Weak cipher suite The server negotiates a TLS connection using outdated or weak algorithms (RC4, DES, export-grade ciphers, TLS 1.0/1.1).
Check with:
nmap --script ssl-enum-ciphers -p 443 example.comFix: Update your web server's SSL configuration to modern cipher suites only. Mozilla's SSL Configuration Generator generates ready-to-paste configs for Nginx, Apache, and others.
Certificate Monitoring
Manually checking certificates before they expire doesn't scale. Options for automated monitoring:
Certbot auto-renewal: If you're using Let's Encrypt, Certbot sets up a cron job or systemd timer that auto-renews certificates when they have less than 30 days remaining.

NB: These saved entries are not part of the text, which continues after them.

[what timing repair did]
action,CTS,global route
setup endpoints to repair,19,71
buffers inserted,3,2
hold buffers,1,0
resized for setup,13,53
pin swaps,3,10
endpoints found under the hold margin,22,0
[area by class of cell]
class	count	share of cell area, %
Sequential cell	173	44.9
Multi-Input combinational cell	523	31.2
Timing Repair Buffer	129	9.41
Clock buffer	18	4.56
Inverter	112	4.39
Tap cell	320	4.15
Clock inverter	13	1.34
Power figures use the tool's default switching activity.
===== src/verilog/wwdt_defines.svh =====
// Offsets, field positions, reset values and timing counts of the windowed watchdog
`ifndef WWDT_DEFINES_SVH
`define WWDT_DEFINES_SVH

// ==========================================
// Register offsets (byte addresses)
`define WWDT_OFS_CR 8'h00
`define WWDT_OFS_MR 8'h04
`define WWDT_OFS_SR 8'h08

// ==========================================
// Reset values and key
`define WWDT_MODE_RESET 32'h3FFF_2FFF
`define WWDT_SR_RESET 32'h0000_0000
`define WWDT_CNT_RESET 12'hFFF
`define WWDT_KEY 8'hA5

// ==========================================
// Field positions
`define WWDT_KEY_LSB 24
`define WWDT_RSTT_BIT 0
`define WWDT_UNF_BIT 0
`define WWDT_ERR_BIT 1

// ==========================================
// Timing
`define WWDT_CLK_HZ 250000000
`define WWDT_SLOW_CLK_HZ 32768
`define WWDT_SLOW_DIV (`WWDT_CLK_HZ / `WWDT_SLOW_CLK_HZ)
`define WWDT_PRESCALE 128

// ==========================================
// Bus answers
`define WWDT_RESP_OKAY 2'h0
`define WWDT_RESP_SLVERR 2'h2

`endif


===== src/verilog/wwdt_pkg.sv =====
// Types shared by the windowed watchdog
package wwdt_pkg;

    // Mode register layout, bit 31 down to bit 0
    typedef struct packed {
        logic [1:0] spare;
        logic idleHalt;
        logic debugHalt;
        logic [11:0] restartWindowDelta;
        logic timerDisable;
        logic processorResetOnly;
        logic faultResetEnable;
        logic faultInterruptEnable;
        logic [11:0] counterLoadValue;
    } wwdt_mode_type;

    // Requests toward the reset controller
    typedef struct packed {
        logic fault;
        logic allResets;
        logic procOnly;
    } wwdt_fault_type;

    typedef enum logic [1:0] {
        RD_IDLE = 2'b01,
        RD_DATA = 2'b10
    } wwdt_rd_state_type;

endpackage
### src/ecppp_pkg.sv
/*
  Shared constants for the parallel host port core: register indices,
  field positions, reset values, mode codes and handshake states.
  Assumes nothing of its surroundings; imported by scoped name only.
*/
`default_nettype none
package ecppp_pkg;
  // register indices; byte address is four times the index
  localparam logic [2:0] IDX_DATA = 3'h0;
  localparam logic [2:0] IDX_STATUS = 3'h1;
  localparam logic [2:0] IDX_CONTROL = 3'h2;
  localparam logic [2:0] IDX_MODE = 3'h3;
  localparam logic [2:0] IDX_REV = 3'h4;
  // device control field positions
  localparam int CTL_STROBE = 0;
  localparam int CTL_AUTOFD = 1;
  localparam int CTL_INIT = 2;
  localparam int CTL_SELIN = 3;
  localparam int CTL_IRQEN = 4;
  localparam int CTL_DIR = 5;
  // mode control field positions and the reverse tag bit position
  localparam int MODE_LSB = 0;
  localparam int MODE_MSB = 2;
  localparam int MODE_FWD_BUSY = 3;
  localparam int MODE_REV_VALID = 4;
  localparam int REV_TAG = 8;
  // fixed read values and reset values
  localparam logic [1:0] CTL_TOP_ONES = 2'h3;
  localparam logic [2:0] STATUS_LOW_ONES = 3'h7;
  localparam logic [5:0] CTL_RESET = 6'h00;
  localparam logic [7:0] DATA_RESET = 8'h00;
  localparam logic [2:0] MODE_RESET = 3'h0;
  // operating modes
  localparam logic [2:0] MODE_STD = 3'h0;
  localparam logic [2:0] MODE_BIDIR = 3'h1;
  localparam logic [2:0] MODE_FIFO = 3'h2;
  localparam logic [2:0] MODE_ECP = 3'h3;
  localparam logic [2:0] MODE_TEST = 3'h6;
  localparam logic [2:0] MODE_CONFIG = 3'h7;
  // handshake states, gray along the path
  typedef enum logic [1:0] {
    FWD_IDLE = 2'h0,
    FWD_STROBE = 2'h1,
    FWD_RELEASE = 2'h3
  } ecppp_fwd_type;
  typedef enum logic [1:0] {
    REV_IDLE = 2'h0,
    REV_REQ = 2'h1,
    REV_DONE = 2'h3
  } ecppp_rev_type;
endpackage
`default_nettype wire

### src/ecppp_core.sv
/*
  Parallel host port core: data latch, address/command send path with
  forward strobe/busy handshake, reverse autofeed/ack capture, status
  mirror, control register and an Avalon-MM slave with waitrequest.
  Assumes peripheral inputs are synchronous to mclk and that the bench
  resolves the data bus wire from port_data_oe.
*/
`default_nettype none
module ecppp_core #(
  parameter int ADDR_W = 5
) (
  // clock and reset
  input wire logic mclk,
  input wire logic arst_n,
  // avalon-mm slave
  input wire logic [ADDR_W-1:0] avs_address,
  input wire logic avs_read,
  input wire logic avs_write,
  input wire logic [31:0] avs_writedata,
  input wire logic [3:0] avs_byteenable,
  output logic [31:0] avs_readdata,
  output logic avs_waitrequest,
  // peripheral inputs
  input wire logic peripheral_busy,
  input wire logic peripheral_ack_n,
  input wire logic paper_error,
  input wire logic peripheral_select,
  input wire logic peripheral_fault_n,
  // host outputs to the cable
  output logic host_strobe_n,
  output logic host_autofeed_n,
  output logic reverse_request_n,
  output logic host_active_n,
  // data bus, split into its three signals
  input wire logic [7:0] port_data_in,
  output logic [7:0] port_data_out,
  output logic port_data_oe,
  // interrupt request toward the host
  output logic host_irq
);
  initial begin
    if (ADDR_W < 5) begin
      $error("ADDR_W must be at least 5");
    end
  end

  logic [5:0] control_reg;
  logic [7:0] data_reg;
  logic [2:0] mode_reg;
  logic [7:0] fwd_byte_reg;
  logic fwd_full_reg;
  logic [8:0] rev_byte_reg;
  logic rev_valid_reg;
  logic ack_prev_reg;
  logic wait_reg;
  logic [31:0] readdata_reg;
  ecppp_pkg::ecppp_fwd_type fwd_state_reg;
  ecppp_pkg::ecppp_rev_type rev_state_reg;
  logic strobe_n_reg;
  logic autofeed_n_reg;
  logic init_n_reg;
  logic active_n_reg;
  logic [7:0] pd_out_reg;
  logic pd_oe_reg;
  logic irq_reg;

  logic [2:0] index;
  logic take_write;
  logic take_read;
  logic dir_eff;
  logic ecp_mode;
  logic [7:0] status_val;
  logic [7:0] control_val;
  logic [7:0] data_read_val;
  logic stall;
  logic [31:0] readdata_next;
  logic strobe_n_next;
  logic autofeed_n_next;
  logic active_n_next;
  logic [7:0] pd_out_next;
  logic pd_oe_next;

  assign index = avs_address[4:2];
  // a request takes effect only at the edge where waitrequest is low
  assign take_write = avs_write && !wait_reg;
  assign take_read = avs_read && !wait_reg;
  assign ecp_mode = (mode_reg == ecppp_pkg::MODE_ECP);
  // fifo mode is forward only, standard mode forces forward
  assign dir_eff = control_reg[ecppp_pkg::CTL_DIR]
    && (mode_reg != ecppp_pkg::MODE_STD) && (mode_reg != ecppp_pkg::MODE_FIFO);

  assign status_val = {~peripheral_busy,
    peripheral_ack_n, paper_error, peripheral_select, peripheral_fault_n,
    ecppp_pkg::STATUS_LOW_ONES};
  assign control_val = {ecppp_pkg::CTL_TOP_ONES,
    dir_eff, control_reg[4:0]};
  // bidirectional mode reading in input direction sees the wire
  assign data_read_val = (mode_reg == ecppp_pkg::MODE_BIDIR && dir_eff) ?
    port_data_in : data_reg;

  // an address byte waits while the send slot is still occupied
  assign stall = avs_write && (index == ecppp_pkg::IDX_DATA) && ecp_mode
    && !dir_eff && fwd_full_reg;

  always_comb begin
    readdata_next = 32'h0000_0000;
    case (index)
      ecppp_pkg::IDX_DATA: begin
        readdata_next[7:0] = data_read_val;
      end
      ecppp_pkg::IDX_STATUS: begin
        readdata_next[7:0] = status_val;
      end
      ecppp_pkg::IDX_CONTROL: begin
        readdata_next[7:0] = control_val;
      end
      ecppp_pkg::IDX_MODE: begin
        readdata_next[ecppp_pkg::MODE_MSB:ecppp_pkg::MODE_LSB] = mode_reg;
        readdata_next[ecppp_pkg::MODE_FWD_BUSY] = fwd_full_reg;
        readdata_next[ecppp_pkg::MODE_REV_VALID] = rev_valid_reg;
      end
      ecppp_pkg::IDX_REV: begin
        readdata_next[8:0] = rev_byte_reg;
      end
      default: begin
        readdata_next = 32'h0000_0000;
      end
    endcase
  end

  // bus handshake: one cycle to prepare, answer on the next
  always_ff @(posedge mclk or negedge arst_n) begin
    if (!arst_n) begin
      wait_reg <= 1'b1;
      readdata_reg <= 32'h0000_0000;
    end else if (!wait_reg) begin
      wait_reg <= 1'b1;
    end else if ((avs_read || avs_write) && !stall) begin
      wait_reg <= 1'b0;
      readdata_reg <= readdata_next;
    end
  end

  always_ff @(posedge mclk or negedge arst_n) begin
    if (!arst_n) begin
      control_reg <= ecppp_pkg::CTL_RESET;
    end else if (take_write && index == ecppp_pkg::IDX_CONTROL && avs_byteenable[0]) begin
      control_reg <= avs_writedata[5:0];
    end
  end

  always_ff @(posedge mclk or negedge arst_n) begin
    if (!arst_n) begin
      mode_reg <= ecppp_pkg::MODE_RESET;
    end else if (take_write && index == ecppp_pkg::IDX_MODE && avs_byteenable[0]) begin
      mode_reg <= avs_writedata[ecppp_pkg::MODE_MSB:ecppp_pkg::MODE_LSB];
    end
  end

  always_ff @(posedge mclk or negedge arst_n) begin
    if (!arst_n) begin
      data_reg <= ecppp_pkg::DATA_RESET;
    end else if (take_write && index == ecppp_pkg::IDX_DATA && avs_byteenable[0]
        && (mode_reg == ecppp_pkg::MODE_STD || mode_reg == ecppp_pkg::MODE_BIDIR)) begin
      data_reg <= avs_writedata[7:0];
    end
  end

  // send slot for address/command bytes
  always_ff @(posedge mclk or negedge arst_n) begin
    if (!arst_n) begin
      fwd_byte_reg <= 8'h00;
      fwd_full_reg <= 1'b0;
    end else if (take_write && index == ecppp_pkg::IDX_DATA && avs_byteenable[0]
        && ecp_mode && !dir_eff) begin
      fwd_byte_reg <= avs_writedata[7:0];
      fwd_full_reg <= 1'b1;
    end else if (fwd_state_reg == ecppp_pkg::FWD_RELEASE && !peripheral_busy) begin
      fwd_full_reg <= 1'b0;
    end else if (!ecp_mode) begin
      fwd_full_reg <= 1'b0;
    end
  end
  // in reverse the write above is skipped, so the byte is dropped

  // forward handshake: strobe low, busy high, strobe high, busy low
  always_ff @(posedge mclk or negedge arst_n) begin
    if (!arst_n) begin
      fwd_state_reg <= ecppp_pkg::FWD_IDLE;
    end else begin
      case (fwd_state_reg)
        ecppp_pkg::FWD_IDLE: begin
          if (ecp_mode && !dir_eff && fwd_full_reg && !peripheral_busy) begin
            fwd_state_reg <= ecppp_pkg::FWD_STROBE;
          end
        end
        ecppp_pkg::FWD_STROBE: begin
          if (peripheral_busy) begin
            fwd_state_reg <= ecppp_pkg::FWD_RELEASE;
          end
        end
        ecppp_pkg::FWD_RELEASE: begin
          if (!peripheral_busy) begin
            fwd_state_reg <= ecppp_pkg::FWD_IDLE;
          end
        end
        default: begin
          fwd_state_reg <= ecppp_pkg::FWD_IDLE;
        end
      endcase
    end
  end

  // reverse handshake, allowed once the peripheral acknowledged the turn
  always_ff @(posedge mclk or negedge arst_n) begin
    if (!arst_n) begin
      rev_state_reg <= ecppp_pkg::REV_IDLE;
    end else if (!ecp_mode || !dir_eff) begin
      // leaving reverse ends the cycle and releases autofeed at once
      rev_state_reg <= ecppp_pkg::REV_IDLE;
    end else begin
      case (rev_state_reg)
        ecppp_pkg::REV_IDLE: begin
          if (!rev_valid_reg && !control_reg[ecppp_pkg::CTL_INIT]
              && !paper_error) begin
            rev_state_reg <= ecppp_pkg::REV_REQ;
          end
        end
        ecppp_pkg::REV_REQ: begin
          if (!peripheral_ack_n) begin
            rev_state_reg <= ecppp_pkg::REV_DONE;
          end
        end
        ecppp_pkg::REV_DONE: begin
          if (peripheral_ack_n) begin
            rev_state_reg <= ecppp_pkg::REV_IDLE;
          end
        end
        default: begin
          rev_state_reg <= ecppp_pkg::REV_IDLE;
        end
      endcase
    end
  end

  // captured byte holds busy as its command flag; set wins over read
  always_ff @(posedge mclk or negedge arst_n) begin
    if (!arst_n) begin
      rev_byte_reg <= 9'h000;
      rev_valid_reg <= 1'b0;
    end else if (rev_state_reg == ecppp_pkg::REV_REQ && !peripheral_ack_n
        && ecp_mode && dir_eff) begin
      rev_byte_reg <= {peripheral_busy, port_data_in};
      rev_valid_reg <= 1'b1;
    end else if (take_read && index == ecppp_pkg::IDX_REV) begin
      rev_valid_reg <= 1'b0;
    end
  end

  always_comb begin
    strobe_n_next = ~control_reg[ecppp_pkg::CTL_STROBE];
    autofeed_n_next = ~control_reg[ecppp_pkg::CTL_AUTOFD];
    active_n_next = ~control_reg[ecppp_pkg::CTL_SELIN];
    if (ecp_mode) begin
      active_n_next = 1'b1;
      if (fwd_state_reg == ecppp_pkg::FWD_STROBE) begin
        strobe_n_next = 1'b0;
      end
      if (!dir_eff && fwd_state_reg != ecppp_pkg::FWD_IDLE) begin
        autofeed_n_next = 1'b0;
      end
      if (rev_state_reg == ecppp_pkg::REV_REQ) begin
        autofeed_n_next = 1'b0;
      end else if (rev_state_reg == ecppp_pkg::REV_DONE) begin
        autofeed_n_next = 1'b1;
      end
    end
  end

  always_comb begin
    pd_out_next = data_reg;
    if (ecp_mode && fwd_full_reg) begin
      pd_out_next = fwd_byte_reg;
    end
    pd_oe_next = !dir_eff;
  end

  always_ff @(posedge mclk or negedge arst_n) begin
    if (!arst_n) begin
      strobe_n_reg <= 1'b1;
      autofeed_n_reg <= 1'b1;
      init_n_reg <= 1'b0;
      active_n_reg <= 1'b1;
      pd_out_reg <= 8'h00;
      pd_oe_reg <= 1'b1;
    end else begin
      strobe_n_reg <= strobe_n_next;
      autofeed_n_reg <= autofeed_n_next;
      init_n_reg <= control_reg[ecppp_pkg::CTL_INIT];
      active_n_reg <= active_n_next;
      pd_out_reg <= pd_out_next;
      pd_oe_reg <= pd_oe_next;
    end
  end

  // fault low is only mirrored in status; software decides direction
  always_ff @(posedge mclk or negedge arst_n) begin
    if (!arst_n) begin
      ack_prev_reg <= 1'b1;
      irq_reg <= 1'b0;
    end else begin
      ack_prev_reg <= peripheral_ack_n;
      irq_reg <= control_reg[ecppp_pkg::CTL_IRQEN]
        && peripheral_ack_n && !ack_prev_reg;
    end
  end

  assign avs_readdata = readdata_reg;
  assign avs_waitrequest = wait_reg;
  assign host_strobe_n = strobe_n_reg;
  assign host_autofeed_n = autofeed_n_reg;
  assign reverse_request_n = init_n_reg;
  assign host_active_n = active_n_reg;
  assign port_data_out = pd_out_reg;
  assign port_data_oe = pd_oe_reg;
  assign host_irq = irq_reg;
endmodule
`default_nettype wire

Verify it's working: certbot renew --dry-run
Uptime monitoring services: Most uptime monitors (UptimeRobot, Freshping, Better Uptime) include certificate expiry alerts. Set a 30-day warning threshold.
Custom script in cron: A simple bash script using the openssl command above can check expiry and send an email alert.
#!/bin/bash
DOMAIN="example.com"
DAYS_LEFT=$(echo | openssl s_client -connect $DOMAIN:443 -servername $DOMAIN 2>/dev/null | openssl x509 -noout -enddate | cut -d= -f2 | xargs -I{} python3 -c "from datetime import datetime; print((datetime.strptime('{}', '%b %d %H:%M:%S %Y %Z') - datetime.utcnow()).days)")
if [ "$DAYS_LEFT" -lt 30 ]; then
echo "Certificate for $DOMAIN expires in $DAYS_LEFT days" | mail -s "SSL Warning" admin@example.com
fiThe Bottom Line
Certificate issues are predictable and preventable. The main ones — expiry, domain mismatch, incomplete chain — all show up clearly in an SSL check.
Run a check on any domain with the SSL Checker tool. For production servers, set up expiry monitoring with at least a 30-day alert window. And if you're still on TLS 1.0 or 1.1, disable them — any modern server should be TLS 1.2+ only.